Guilty Gear Xrd - Revelator Review
The Guilty Gear series is known to be heavily influenced by the musical genre of rock. Guilty Gear Xrd -Revelator (GGXR) continues this performance -- and like a guitar solo, adds more to an already impressive track record.
Is this Arc System Works title the best fighter on the market? Find out with our review.
So let's cover the most important aspect of any fighting game: the controls. GGXR features a six button layout, where you'll find your basic fighter gameplay. You can defend, throw, execute combos and etc. But the game begins to get deeper with safe falls, and even deeper when you try to asses when it would be best to use your burst maneuver. And this barely scratches the surface of how intricate the game becomes. Much like a guitar shred it plays fast, fluidly, and fierce.
Second to the functionality of the controls is how they feels -- and in this Guilty Gear iteration, they feels good when you're playing. You will appreciate the good feels most when you execute advanced tactics during matches (and you will). Ultimately, with how smooth the game plays you can rock err...end a match in mere seconds.
GGXR's gameplay is like learning the drums -- a process best described as both frighteningly complex and easy to get into. And that isn't a bad thing. On the contrary, it's a credit to Arc System Works' design. They've created the game with playstyles for both causal fans and hardcore fighter fans alike.
The game features two styles of play -- technical and stylish. Technical is more traditional and allows you full control of your fighter. Stylish allows one-button combos and simple guarding for the causal player. Instead of ignoring a group of players based on skill level, the devs recognized that anyone can have fun with Guilty Gear, and made Xrd Revelator accessible enough to do so.

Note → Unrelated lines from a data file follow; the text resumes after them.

**src/rtl/i2c_target_rx.sv**
```systemverilog
// I2C target receive engine: filters SCL/SDA, detects START/STOP, matches a 7-bit write
// address, ACKs accepted bytes and hands them to fabric as one-cycle rx_valid pulses.
module i2c_target_rx #(
    parameter logic [6:0]  TGT_ADDR = 7'h50,
    parameter int unsigned FILT_LEN = 3
) (
    input  logic       CLK,
    input  logic       rst,
    input  logic       scl_in,
    input  logic       sda_in,
    output logic       sda_drive_low,
    output logic [7:0] rx_data,
    output logic       rx_valid,
    input  logic       rx_ready,
    output logic       start_det,
    output logic       stop_det,
    output logic       busy
);

    localparam logic [2:0] IDLE     = 3'd0;
    localparam logic [2:0] ADDR     = 3'd1;
    localparam logic [2:0] ADDR_ACK = 3'd2;
    localparam logic [2:0] DATA     = 3'd3;
    localparam logic [2:0] DATA_ACK = 3'd4;
    localparam logic [2:0] IGNORE   = 3'd5;

    // Index 0 = SCL, index 1 = SDA for all input-path registers.
    logic [1:0]      s1_q, s2_q, filt_q, filt_d, prev_q;
    logic [1:0][3:0] fcnt_q, fcnt_d;

    logic [2:0] state_q, state_d;
    logic [3:0] cnt_q, cnt_d;
    logic [7:0] shift_q, shift_d;
    logic [7:0] rx_data_q, rx_data_d;
    logic       drive_q, drive_d;
    logic       slot_q, slot_d;
    logic       ack_q, ack_d;
    logic       rx_valid_q, rx_valid_d;
    logic       start_q, start_d;
    logic       stop_q, stop_d;
    logic       busy_q, busy_d;

    logic scl_rise, scl_fall, sda_rise, sda_fall, start_ev, stop_ev;

    always_comb begin
        for (int i = 0; i < 2; i++) begin
            filt_d[i] = filt_q[i];
            fcnt_d[i] = 4'd0;
            if (s2_q[i] != filt_q[i]) begin
                if (fcnt_q[i] == 4'(FILT_LEN - 1)) begin
                    filt_d[i] = s2_q[i];
                end else begin
                    fcnt_d[i] = fcnt_q[i] + 4'd1;
                end
            end
        end
    end

    assign scl_rise = filt_q[0] & ~prev_q[0];
    assign scl_fall = ~filt_q[0] & prev_q[0];
    assign sda_rise = filt_q[1] & ~prev_q[1];
    assign sda_fall = ~filt_q[1] & prev_q[1];
    assign start_ev = sda_fall & filt_q[0];
    assign stop_ev  = sda_rise & filt_q[0];

    always_comb begin
        state_d    = state_q;
        cnt_d      = cnt_q;
        shift_d    = shift_q;
        rx_data_d  = rx_data_q;
        drive_d    = drive_q;
        slot_d     = slot_q;
        ack_d      = ack_q;
        rx_valid_d = 1'b0;
        start_d    = 1'b0;
        stop_d     = 1'b0;
        busy_d     = busy_q;

        if (start_ev) begin
            drive_d = 1'b0;
            cnt_d   = 4'd0;
            slot_d  = 1'b0;
            start_d = 1'b1;
            busy_d  = 1'b1;
            state_d = ADDR;
        end else if (stop_ev) begin
            drive_d = 1'b0;
            cnt_d   = 4'd0;
            slot_d  = 1'b0;
            stop_d  = 1'b1;
            busy_d  = 1'b0;
            state_d = IDLE;
        end else begin
            case (state_q)
                ADDR, DATA: begin
                    if (scl_rise) begin
                        shift_d = {shift_q[6:0], filt_q[1]};
                        cnt_d   = cnt_q + 4'd1;
                        if (cnt_q == 4'd7) begin
                            slot_d = 1'b0;
                            if (state_q == ADDR) begin
                                state_d = (shift_d[7:1] == TGT_ADDR && !shift_d[0]) ?
                                          ADDR_ACK : IGNORE;
                            end else begin
                                ack_d   = rx_ready;
                                state_d = DATA_ACK;
                                if (rx_ready) begin
                                    rx_data_d  = shift_d;
                                    rx_valid_d = 1'b1;
                                end
                            end
                        end
                    end
                end
                // First SCL fall opens the ACK slot, the second closes it.
                ADDR_ACK, DATA_ACK: begin
                    if (scl_fall) begin
                        if (!slot_q) begin
                            drive_d = (state_q == ADDR_ACK) ? 1'b1 : ack_q;
                            slot_d  = 1'b1;
                        end else begin
                            drive_d = 1'b0;
                            slot_d  = 1'b0;
                            cnt_d   = 4'd0;
                            state_d = (state_q == ADDR_ACK || ack_q) ? DATA : IGNORE;
                        end
                    end
                end
                IGNORE:  drive_d = 1'b0;
                IDLE:    drive_d = 1'b0;
                default: begin
                    drive_d = 1'b0;
                    state_d = IDLE;
                end
            endcase
        end
    end

    always_ff @(posedge CLK or negedge rst) begin
        if (!rst) begin
            s1_q       <= 2'b11;
            s2_q       <= 2'b11;
            filt_q     <= 2'b11;
            prev_q     <= 2'b11;
            fcnt_q     <= '0;
            state_q    <= IDLE;
            cnt_q      <= 4'd0;
            shift_q    <= 8'h00;
            rx_data_q  <= 8'h00;
            drive_q    <= 1'b0;
            slot_q     <= 1'b0;
            ack_q      <= 1'b0;
            rx_valid_q <= 1'b0;
            start_q    <= 1'b0;
            stop_q     <= 1'b0;
            busy_q     <= 1'b0;
        end else begin
            s1_q       <= {sda_in, scl_in};
            s2_q       <= s1_q;
            filt_q     <= filt_d;
            prev_q     <= filt_q;
            fcnt_q     <= fcnt_d;
            state_q    <= state_d;
            cnt_q      <= cnt_d;
            shift_q    <= shift_d;
            rx_data_q  <= rx_data_d;
            drive_q    <= drive_d;
            slot_q     <= slot_d;
            ack_q      <= ack_d;
            rx_valid_q <= rx_valid_d;
            start_q    <= start_d;
            stop_q     <= stop_d;
            busy_q     <= busy_d;
        end
    end

    assign sda_drive_low = drive_q;
    assign rx_data       = rx_data_q;
    assign rx_valid      = rx_valid_q;
    assign start_det     = start_q;
    assign stop_det      = stop_q;
    assign busy          = busy_q;

endmodule

```
**config.mk**
```make
export PLATFORM = sky130hd
export DESIGN_NAME = i2c_target_rx
export DESIGN_NICKNAME = d
export VERILOG_FILES = /design/src/rtl/i2c_target_rx.sv
export SDC_FILE = /design/constraint.sdc
export NUM_CORES = 1
export LEC_CHECK = 0
export ABC_AREA = 1
export CAP_MARGIN = 15
export CORE_MARGIN = 5
export CORE_UTILIZATION = 57
export DETAILED_ROUTE_END_ITERATION = 6
export PLACE_DENSITY = 0.88
export SYNTH_ARGS = -nofsm -noshare
export SYNTH_HDL_FRONTEND = slang
export SYNTH_SLANG_ARGS = --single-unit
```
**constraint.sdc**
```tcl
create_clock -name CLK -period 1.8 [get_ports CLK]
set_input_delay 0.27 -clock CLK [delete_from_list [all_inputs] [get_ports CLK]]
set_output_delay 0.27 -clock CLK [all_outputs]
set_load 0.005 [all_outputs]
```
---- Yosys cells after proc, flatten, opt, wreduce, memory -nomap -nowiden ----
Index checks and enable logic that the tools add are counted.
storage, ports and cells
  register bits after elaboration ......... 45
  latch bits .............................. 0
  memory bits (writable) .................. 0
  memory bits (read-only) ................. 0
  output and inout bits ................... 13
  word-level logic and storage cells ...... 114
  memories kept ........................... 0
operators by class
  add/subtract/negate cells ............... 3
  $mul .................................... 0
  div/mod/pow operators ................... 0
  order comparisons ....................... 0
  eq/ne operators ......................... 17
  shift-type cells ........................ 0
  mux-type cells .......................... 45
  bitwise logic cells ..................... 13
  reductions and logical operators ........ 18
operators by type and width
  operator               count
  $mux W4                9
  $mux W3                9
  $mux W1                23
  $ne A4 B4 Y1 const B   4
  $add A4 B1 Y4 const B  3
  $reduce_and A4 Y1      3
  $pmux W3 S3            1
  $eq A4 B2 Y1 const B   2
  $pmux W4 S2            1
  $eq A7 B7 Y1 const B   1
  $not A1 Y1             7
  $reduce_and A7 Y1      1
  $and A1 B1 Y1          6
  $eq A3 B2 Y1 const B   2
  $eq A3 B3 Y1 const B   2
  $reduce_and A2 Y1      3
  $reduce_and A6 Y1      1
  $reduce_or A2 Y1       3
  $reduce_and A5 Y1      1
  $eq A4 B3 Y1 const B   1
  $pmux W1 S2            2
  $reduce_bool A4 Y1     1
  $eq A3 B1 Y1 const B   1
  $logic_not A3 Y1       1
  other kinds (7)        8

---- Longest topological paths before layout ----
  depth after elaboration ................. 9
  mapped depth ............................ 10
  mapped depth without buffers ............ 10

---- Worst setup path after synthesis ----
Ideal clock, no wire load.
  kind .................................... reg-to-reg
  start ................................... register filt_q[1]
  end ..................................... register rx_data_q[5] (netlist: rx_data[5])
  data arrival time ....................... 1328 ps
  required time ........................... 1683 ps
  setup slack ............................. 356 ps
  cell stages (with the launch flop) ...... 9
  clock period less this slack ............ 1444 ps
  cells stage by stage .................... dfstp_2 > buf_6 > inv_2 > nand3_2 > nand3_4 > nor2_8 > nand4_4 > nand2_1 > nand2_1
on the way
  longest elaborated chain between the ends .. 5
RTL lines
  what                                    line  source
  from (decl)                             28    logic [1:0] s1_q, s2_q, filt_q, filt_d, prev_q;
  from (signal assigned)                  160   filt_q <= filt_d;
  $not A1 Y1                              62    assign sda_fall = ~filt_q[1] & prev_q[1];
  $and A1 B1 Y1                           62
  $and A1 B1 Y1                           63    assign start_ev = sda_fall & filt_q[0];
  $not A1 Y1 (no source line)             --
  $reduce_and A7 Y1 (no source line) (*)  --
  to (signal assigned)                    166   rx_data_q <= rx_data_d;
  to (decl)                               34    logic [7:0] rx_data_q, rx_data_d;
Mark *: on every way between the ends. The rest lies on a longest branch, timed or not.
A chain may end at the register's enable or synchronous reset.

---- Worst setup path in the final report ----
  start ................................... register filt_q[0]
  end ..................................... register cnt_q[1]
on the way
  longest elaborated chain between the ends .. 4
RTL lines
  what                                line  source
  $not A1 Y1                          60    assign scl_fall = ~filt_q[0] & prev_q[0];
  $and A1 B1 Y1                       60
  $ne A4 B4 Y1 (no source line)       --
  $reduce_and A4 Y1 (no source line)  --
  to (signal assigned)                164   cnt_q <= cnt_d;
  to (decl)                           32    logic [3:0] cnt_q, cnt_d;
Parallel ways exist; a longest one is shown, timed or not.

==> results.json <==
{
  "max-cap-violations": 0,
  "relSlewSlack": 0.777,
  "combPwrFrac": 0.393,
  "routabilityCongestion": 0.866,
  "tritoncts": "built",
  "fin_crit_sh": 0.912,
  "grt_util_all_layers": 0.190,
  "vdd_drop_max_mv": 0.782,
  "hold_viol": 0,
  "cts_num_sinks": 45,
  "cts_root_buf": "clkbuf_8",
  "async_flop_share": 1.00,
  "fin_area_mm2": 0.00258,
  "drt_iter0_drc": 128,
  "powerDensity_mw_per_mm2": 1330,
  "antenna-diode-count": 0,
  "num_rows": 22,
  "synthMuxAreaShare": 0,
  "crit_type": "flip-flop to flip-flop",
  "final_util": 0.696,
  "final_cell_mix": "nand2_1, dfrtp_1, nor2_1",
  "wl_per_cell_um": 12.5,
  "die_area_mm2": 0.00525,
  "post_synth_num_cell_types": 30,
  "final_common_cell": "nand2_1",
  "place_area_mm2": 0.00246,
  "num-nets-final": 304,
  "dp_hpwl_um": 3270,
  "tightest_slew_ps": 333,
  "cp_max_fo": 11,
  "synthSimpleGateAreaFrac": 0.341,
  "grt_max_degree": 18,
  "numCtsBuffers": 5,
  "synth_compound_area_frac": 0.0438,
  "grt_remaining_overflow": 0,
  "endpoint_kind": "flip-flop",
  "worst_path_max_delay_cell": "dfstp_2",
  "drt-total-wl_um": 4290,
  "drv_slew": 0,
  "seqPwrFrac": 0.423,
  "syn_to_final_growth_pct": 16.1,
  "avgViaCountPerCell": 5.14,
  "crit_chain": "nand3_2 > nand3_4 > nor2_1 > nor2_1 > nand2_1 > nand2_1 > nand2_1",
  "cp_top_family": "simple AND/OR/NAND/NOR gates",
  "pwr-share-clk": 0.184,
  "p_leak_nw": 1.34,
  "finalCriticalPeriod_ps": 1640,
  "status": "complete, no violations",
  "cp.required_ps": 2000,
  "fmax_mhz": 609,
  "finalClockSkew_ps": 3.84,
  "instances_no_fill": 343,
  "synth_seq_area_share": 0.510,
  "synth_nets": 274,
  "ys_ff_latch": 45,
  "drive_above_1_share": 0.163,
  "cts_resized": 0,
  "cts.clk_slew.worst_paths_ps": 90,
  "switching_share": 0.413,
  "reg2reg_depth": 7,
  "clk_latency_ps": 300,
  "core_mm2": 0.00372,
  "h-tree-depth": 2,
  "holdPathStages": 0,
  "placement.io_buffers": 17,
  "dieHeight_um": 72.5,
  "cts.path.max_buffers": 2,
  "max_stage_delay_ps": 670,
  "cp_common_cell": "nand2_1",
  "hold_class": "flip-flop to flip-flop",
  "intPower_mw": 2.02,
  "ys.warnings.count": 0,
  "switching_power_mw": 1.42,
  "ys.flop_type": "dfrtp_1",
  "synth_area_mm2": 0.00223,
  "start_util": 0.599,
  "crit_arrival_ps": 1840,
  "ioPinCount": 18,
  "die_x_um": 72.5,
  "synth_top_family_by_area": "simple AND/OR/NAND/NOR gates",
  "grt_pass1_wl_um": 7670,
  "crit_path_start_kind": "flip-flop",
  "setup_viol": 0,
  "synthCells": 264,
  "grt_pass1_vias": 1728,
  "dp.cells": 331,
  "drc": 0,
  "grt_antenna_before_repair": 0,
  "synth_edf_count": 0,
  "firstDrtPassIters": 4,
  "synth_xor_area_frac": 0.0197,
  "cp.buffers_inverters": 0,
  "fillers": 307,
  "ant_nets": 0,
  "rsz0062_at_grt": "false",
  "synth-adder-area-share": 0.0281,
  "finalSetupTns_ps": 0,
  "syn_avg_cell_area_um2": 8.43,
  "crit_cells": 7,
  "routed-via-count": 1763
}
power by group through the flow:
stage / registers (mW) / clock network [mW] / logic (mW)
after detailed placement: 1.50 / 0 / 1.28
after CTS: 1.48 / 0.651 / 1.29
after floorplan: 1.40 / 0 / 1.05
final: 1.46 / 0.634 / 1.36
after global placement: 1.48 / 0 / 1.25
after global routing: 1.49 / 0.699 / 1.55
cells by family (layout without fill, tap and decap cells):
family / Yosys count / after routing
DFF: 45 / 45
buffers and inverters: 29 / 60
AOI/OAI and AO/OA: 19 / 19
xor gates and xnor gates: 5 / 5
adders and majority gates: 5 / 5
and+or+nand+nor: 161 / 161
worst register-to-register path, delay by kind of cell, from the launching register on:
family        cells  cell delay [ps]
simple gates      7              880
flops             1              670
what timing repair did:
item | in CTS | in global routing
hold buffers | 1 | 0
setup endpoints to repair | 0 | 4
buffers inserted | 0 | 3
endpoints found under the hold margin | 10 | 0
cell type report:
type	count	area (um2)	area share
Timing Repair Buffer	26	235	0.0910
Multi-Input combinational cell	190	963	0.373
Clock inverter	3	21.3	0.00823
Tap cell	48	60.1	0.0232
Inverter	26	100	0.0387
Clock buffer	5	68.8	0.0266
Sequential cell	45	1140	0.439
per-stage QoR:
stage                     setup slack, ps  total power [mW]  hold WS, ps
final                                 158              3.45          360
after global routing                 36.0              3.74          348
after CTS                             107              3.42          355
after detailed placement              134              2.77          191
after global placement                187              2.73          188
after floorplan                       356              2.45        -25.6
registers in the layout (all words and copies together) (netlist names), 2 cells and up:
signal   flops
rx_data      8
cnt_q        4
state_q      3
filt_q       2
prev_q       2
s2_q         2
fcnt_q       8
s1_q         2
shift_q      7
synth_stat cells (2+ instances only):
library cell / n / share of area
a21oi_1: 3 / 0.0067
buf_4: 2 / 0.0067
dfrtp_1: 37 / 0.42
dfstp_2: 8 / 0.094
ha_1: 5 / 0.028
inv_1: 19 / 0.032
inv_2: 6 / 0.010
nand2_1: 95 / 0.16
nand2_2: 2 / 0.0056
nand2_4: 2 / 0.010
nand3_1: 18 / 0.040
nand3_4: 2 / 0.016
nand4_1: 3 / 0.0084
nor2_1: 27 / 0.046
nor2_2: 4 / 0.011
o21ai_0: 7 / 0.016
o21ai_1: 8 / 0.018
xnor2_1: 3 / 0.012
xor2_1: 2 / 0.0079
layer usage:
| layer | vias to the layer above | wire (um) | track usage |
|---|---|---|---|
| met4 | 0 | 107 | 0.0861 |
| met2 | 41 | 2130 | 0.306 |
| met1 | 823 | 1870 | 0.247 |
| met5 | - | 0 | 0 |
| li1 | 887 | - | - |
| met3 | 12 | 174 | 0.0374 |
final timing paths:
check                                      start                    to  slack [ps]
setup / recovery           filt_q[0]$_DFFE_PN1P_  cnt_q[1]$_DFFE_PN0P_         160
hold / removal                 s1_q[0]$_DFF_PN1_     s2_q[0]$_DFF_PN1_         360
setup reg to reg           filt_q[0]$_DFFE_PN1P_  cnt_q[1]$_DFFE_PN0P_         160
hold reg to reg                s1_q[0]$_DFF_PN1_     s2_q[0]$_DFF_PN1_         360
max in group asynchronous                    rst   prev_q[0]$_DFF_PN1_         830
min in group asynchronous                    rst   fcnt_q[4]$_DFF_PN0_         390
No activity file was read; power rests on OpenSTA's default activity.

The game features tutorial, combo, mission, training, and replay modes. Each of these modes is intended in some way to make you a better player -- building the skills that are crucial to a fighting game. While it certainly isn't the first game to feature self-help, it is one of the few to have so many options dedicated to doing so.
I've put many hours into learning the basics, then continued to refine those skills by going from one mode to the other. It's all thoroughly satisfying -- and with time, the concern you may or may not be good enough will go away. The lessons truly pay off in live performances when you win against previously unbeatable opponents.
The Glitz and Glam
GGXR is as visually striking and hard to ignore as a glam rock band from the 1970s. The game looks just like it plays -- flashy and stylish. Some may write off the game for its anime-inspired visuals, but doing so would be a disservice of the highest order. The game's distinct art direction can really be appreciated in motion as you fight. And in those moments where you aren't fighting, you can enjoy the art even more during some impressive cutscenes.

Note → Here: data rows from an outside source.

`src/rtl/bcd_run_pkg.sv`:
```
// Shared types and helpers for the BCD run controller and its digit cells.
// Holds the run-state enum, BCD digit limits and a digit validity check.
package bcd_run_pkg;

    typedef enum logic [1:0] {
        IDLE,
        RUN,
        PAUSE,
        DONE
    } state_t;

    localparam logic [3:0] BCD_MAX = 4'd9;
    localparam logic [3:0] BCD_MIN = 4'd0;

    function automatic logic digit_ok(input logic [3:0] d);
        return d <= BCD_MAX;
    endfunction

endpackage

```
`src/rtl/bcd_run_digit.sv`:
```
// One mod-10 up/down digit cell, chained by cout -> cin into a cascade.
// Ports: clk, reset (sync, high), load/load_val (parallel load, wins over
// stepping), en/cin (step when both high), dir (1 = up), q (digit value),
// cout (carry when counting up, borrow when counting down; combinational).
module bcd_digit
    import bcd_run_pkg::*;
(
    input  logic       clk,
    input  logic       reset,
    input  logic       load,
    input  logic [3:0] load_val,
    input  logic       en,
    input  logic       dir,
    input  logic       cin,
    output logic [3:0] q,
    output logic       cout
);

    logic step;

    assign step = en & cin;

    // The next digit steps only when this one rolls over.
    assign cout = step & (dir ? (q == BCD_MAX) : (q == BCD_MIN));

    always_ff @(posedge clk) begin
        if (reset) begin
            q <= BCD_MIN;
        end else if (load) begin
            q <= load_val;
        end else if (step) begin
            if (dir) begin
                q <= (q == BCD_MAX) ? BCD_MIN : q + 4'd1;
            end else begin
                q <= (q == BCD_MIN) ? BCD_MAX : q - 4'd1;
            end
        end
    end

endmodule

```
`src/rtl/bcd_run_ctrl.sv`:
```
// Run controller: steps an NDIG-digit BCD cascade from start_val to
// target_val at one step per tick_div+1 cycles, with pause and abort.
// Ports: clk, reset (sync, high); start/abort/pause controls; dir, start_val,
// target_val, tick_div run settings (latched at accepted start); q (count),
// busy (RUN/PAUSE), done (1-cycle arrival pulse), wrap (1-cycle roll-over
// pulse), err (sticky, start rejected for a non-BCD digit).
// Build option: define BCD_AUTO_RELOAD_EN to restart from start_val after
// every arrival instead of finishing; runs then end only on abort.
module bcd_run_ctrl
    import bcd_run_pkg::*;
#(
    parameter int NDIG       = 2,
    parameter int PRESCALE_W = 8
) (
    input  logic                  clk,
    input  logic                  reset,
    input  logic                  start,
    input  logic                  abort,
    input  logic                  pause,
    input  logic                  dir,
    input  logic [4*NDIG-1:0]     start_val,
    input  logic [4*NDIG-1:0]     target_val,
    input  logic [PRESCALE_W-1:0] tick_div,
    output logic [4*NDIG-1:0]     q,
    output logic                  busy,
    output logic                  done,
    output logic                  wrap,
    output logic                  err
);

    localparam int W = 4 * NDIG;

`ifdef BCD_AUTO_RELOAD_EN
    localparam bit RELOAD = 1'b1;
`else
    localparam bit RELOAD = 1'b0;
`endif

    // One BCD step of a whole NDIG-digit value, up or down.
    function automatic logic [W-1:0] bcd_step(
        input logic [W-1:0] v,
        input logic         up
    );
        logic [W-1:0] r;
        logic [3:0]   d;
        logic         c;
        r = v;
        c = 1'b1;
        for (int i = 0; i < NDIG; i++) begin
            d = v[4*i +: 4];
            if (c) begin
                if (up) begin
                    c = (d == BCD_MAX);
                    d = c ? BCD_MIN : d + 4'd1;
                end else begin
                    c = (d == BCD_MIN);
                    d = c ? BCD_MAX : d - 4'd1;
                end
            end
            r[4*i +: 4] = d;
        end
        return r;
    endfunction

    function automatic logic all_bcd(input logic [W-1:0] v);
        logic ok;
        ok = 1'b1;
        for (int i = 0; i < NDIG; i++) begin
            ok = ok & digit_ok(v[4*i +: 4]);
        end
        return ok;
    endfunction

    state_t                state;
    state_t                state_n;
    logic [PRESCALE_W-1:0] presc;
    logic [PRESCALE_W-1:0] presc_n;
    logic [PRESCALE_W-1:0] div_lat;
    logic [W-1:0]          tgt_lat;
    logic [W-1:0]          sv_lat;
    logic                  dir_lat;

    logic                  start_ok;
    logic                  accept;
    logic                  reject;
    logic                  tick;
    logic                  run_en;
    logic                  done_n;
    logic                  at_tgt;
    logic                  arrive;
    logic                  reload_step;
    logic [W-1:0]          pre_tgt;
    logic [W-1:0]          load_val;
    logic                  load;
    logic [NDIG:0]         carry;

    assign start_ok = all_bcd(start_val) & all_bcd(target_val);

    // The value one step before the target: when a step leaves q here,
    // the stepped q is the target.
    assign pre_tgt = bcd_step(tgt_lat, ~dir_lat);
    assign at_tgt  = (q == tgt_lat);
    assign arrive  = (q == pre_tgt) & ~(RELOAD & at_tgt);

    assign reload_step = RELOAD & tick & at_tgt;

    always_comb begin
        state_n = state;
        presc_n = presc;
        accept  = 1'b0;
        reject  = 1'b0;
        tick    = 1'b0;
        run_en  = 1'b0;
        done_n  = 1'b0;
        unique case (state)
            IDLE: begin
                if (start && !abort) begin
                    if (start_ok) begin
                        accept  = 1'b1;
                        presc_n = '0;
                        if (start_val == target_val) begin
                            done_n  = 1'b1;
                            state_n = RELOAD ? RUN : DONE;
                        end else begin
                            state_n = RUN;
                        end
                    end else begin
                        reject = 1'b1;
                    end
                end
            end
            RUN, PAUSE: begin
                if (abort) begin
                    state_n = IDLE;
                end else if (pause) begin
                    state_n = PAUSE;
                end else begin
                    state_n = RUN;
                    run_en  = 1'b1;
                    if (presc == div_lat) begin
                        presc_n = '0;
                        tick    = 1'b1;
                        if (arrive) begin
                            done_n  = 1'b1;
                            state_n = RELOAD ? RUN : DONE;
                        end
                    end else begin
                        presc_n = presc + 1'b1;
                    end
                end
            end
            DONE: begin
                state_n = IDLE;
            end
        endcase
    end

    always_ff @(posedge clk) begin
        if (reset) begin
            state   <= IDLE;
            presc   <= '0;
            div_lat <= '0;
            tgt_lat <= '0;
            sv_lat  <= '0;
            dir_lat <= 1'b0;
            busy    <= 1'b0;
            done    <= 1'b0;
            wrap    <= 1'b0;
            err     <= 1'b0;
        end else begin
            state <= state_n;
            presc <= presc_n;
            if (accept) begin
                div_lat <= tick_div;
                tgt_lat <= target_val;
                sv_lat  <= start_val;
                dir_lat <= dir;
            end
            busy <= (state_n == RUN) || (state_n == PAUSE);
            done <= done_n;
            // A reload never rolls over: the digits are loaded, not stepped.
            wrap <= carry[NDIG];
            if (reject) begin
                err <= 1'b1;
            end else if (accept) begin
                err <= 1'b0;
            end
        end
    end

    assign load     = accept | reload_step;
    assign load_val = accept ? start_val : sv_lat;
    assign carry[0] = tick;

    for (genvar i = 0; i < NDIG; i++) begin : g_dig
        bcd_digit u_dig (
            .clk      (clk),
            .reset    (reset),
            .load     (load),
            .load_val (load_val[4*i +: 4]),
            .en       (run_en & ~reload_step),
            .dir      (dir_lat),
            .cin      (carry[i]),
            .q        (q[4*i +: 4]),
            .cout     (carry[i+1])
        );
    end

endmodule

```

With its deep roster of 20 plus fighters, you will you'll find a motley crew of characters to choose from. For example, the series' main character is Sol Badguy, a man that wields a firesword and has more attitude than a band's front-man. His rival, Ky Kisuke, is a blonde-haired man with signature moves like "ride the lightning".
The characters creatively honor music and celebrate its spectacle with their respective playstyles and their designs. Learning a new character is fun because of all the nuances they have when facing off against other fighters. If you choose to learn multiple characters, that would a lot be time well spent.

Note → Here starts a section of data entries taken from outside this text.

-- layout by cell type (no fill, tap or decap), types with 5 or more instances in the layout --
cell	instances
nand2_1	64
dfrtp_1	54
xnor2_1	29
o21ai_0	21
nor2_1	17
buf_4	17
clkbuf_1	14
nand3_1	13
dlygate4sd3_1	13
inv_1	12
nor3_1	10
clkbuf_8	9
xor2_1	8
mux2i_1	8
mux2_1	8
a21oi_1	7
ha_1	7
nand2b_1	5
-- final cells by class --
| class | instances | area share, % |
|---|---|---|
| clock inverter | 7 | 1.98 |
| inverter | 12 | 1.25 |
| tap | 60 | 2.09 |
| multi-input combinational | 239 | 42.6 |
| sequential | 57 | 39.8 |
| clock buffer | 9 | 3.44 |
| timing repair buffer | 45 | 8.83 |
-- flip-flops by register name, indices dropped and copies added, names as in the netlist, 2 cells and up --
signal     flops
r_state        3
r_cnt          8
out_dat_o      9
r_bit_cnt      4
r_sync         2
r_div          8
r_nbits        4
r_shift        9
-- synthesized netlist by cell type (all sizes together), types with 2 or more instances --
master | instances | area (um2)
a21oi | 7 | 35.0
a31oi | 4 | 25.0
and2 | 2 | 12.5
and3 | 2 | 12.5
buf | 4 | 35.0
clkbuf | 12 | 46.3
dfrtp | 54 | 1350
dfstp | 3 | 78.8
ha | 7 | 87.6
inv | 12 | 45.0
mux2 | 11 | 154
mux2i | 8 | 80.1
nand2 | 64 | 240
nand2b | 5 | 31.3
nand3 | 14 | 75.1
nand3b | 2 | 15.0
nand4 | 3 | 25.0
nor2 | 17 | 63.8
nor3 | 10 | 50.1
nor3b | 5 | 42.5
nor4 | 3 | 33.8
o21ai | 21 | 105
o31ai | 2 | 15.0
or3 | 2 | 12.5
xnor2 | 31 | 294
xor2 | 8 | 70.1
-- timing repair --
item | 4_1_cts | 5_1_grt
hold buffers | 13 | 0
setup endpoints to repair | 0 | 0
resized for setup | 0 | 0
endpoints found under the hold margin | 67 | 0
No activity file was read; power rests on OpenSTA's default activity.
File: src/rtl/riscv_pkg.sv
// Shared RV32 definitions for the pipeline stages.
// Load/store funct3 encodings and the memory-stage FSM states.
package riscv_pkg;

  localparam logic [2:0] F3_B  = 3'b000;
  localparam logic [2:0] F3_H  = 3'b001;
  localparam logic [2:0] F3_W  = 3'b010;
  localparam logic [2:0] F3_BU = 3'b100;
  localparam logic [2:0] F3_HU = 3'b101;

  typedef enum logic {
    ST_IDLE,
    ST_WAIT
  } state_t;

endpackage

Now, let's skip ahead to the title's online mode. Online play is organized by country and coordinated through regional lobby rooms. In a nutshell, Arc System Works has created an online experience as lag-free as possible by minimizing chances of ping issues. This level of detail is something that couldn't be achieved without years of craftsmanship, and it's one of the game's best features -- because naturally, players find more competition online than offline. Online mode is where fighters live and die, and I doubt you'd find a fighting game with a better online experience than this.
GGXR is a truly special game. It features a single player campaign as challenging and rewarding as its multiplayer features. I didn't address much about the story here, but not because it's not important or interesting. The story is so detailed that you will want to enjoy its unique mix of sci-fi, fantasy, and tons of drama. There's just so much great stuff in this game that the story felt like one thing in a long laundry list.
The game deftly blends great music, interesting characters, bravado, flamboyance, and a grand stage to support it. In closing, you won't find a better fighting game on the market than Guilty Gear Xrd - Revelator.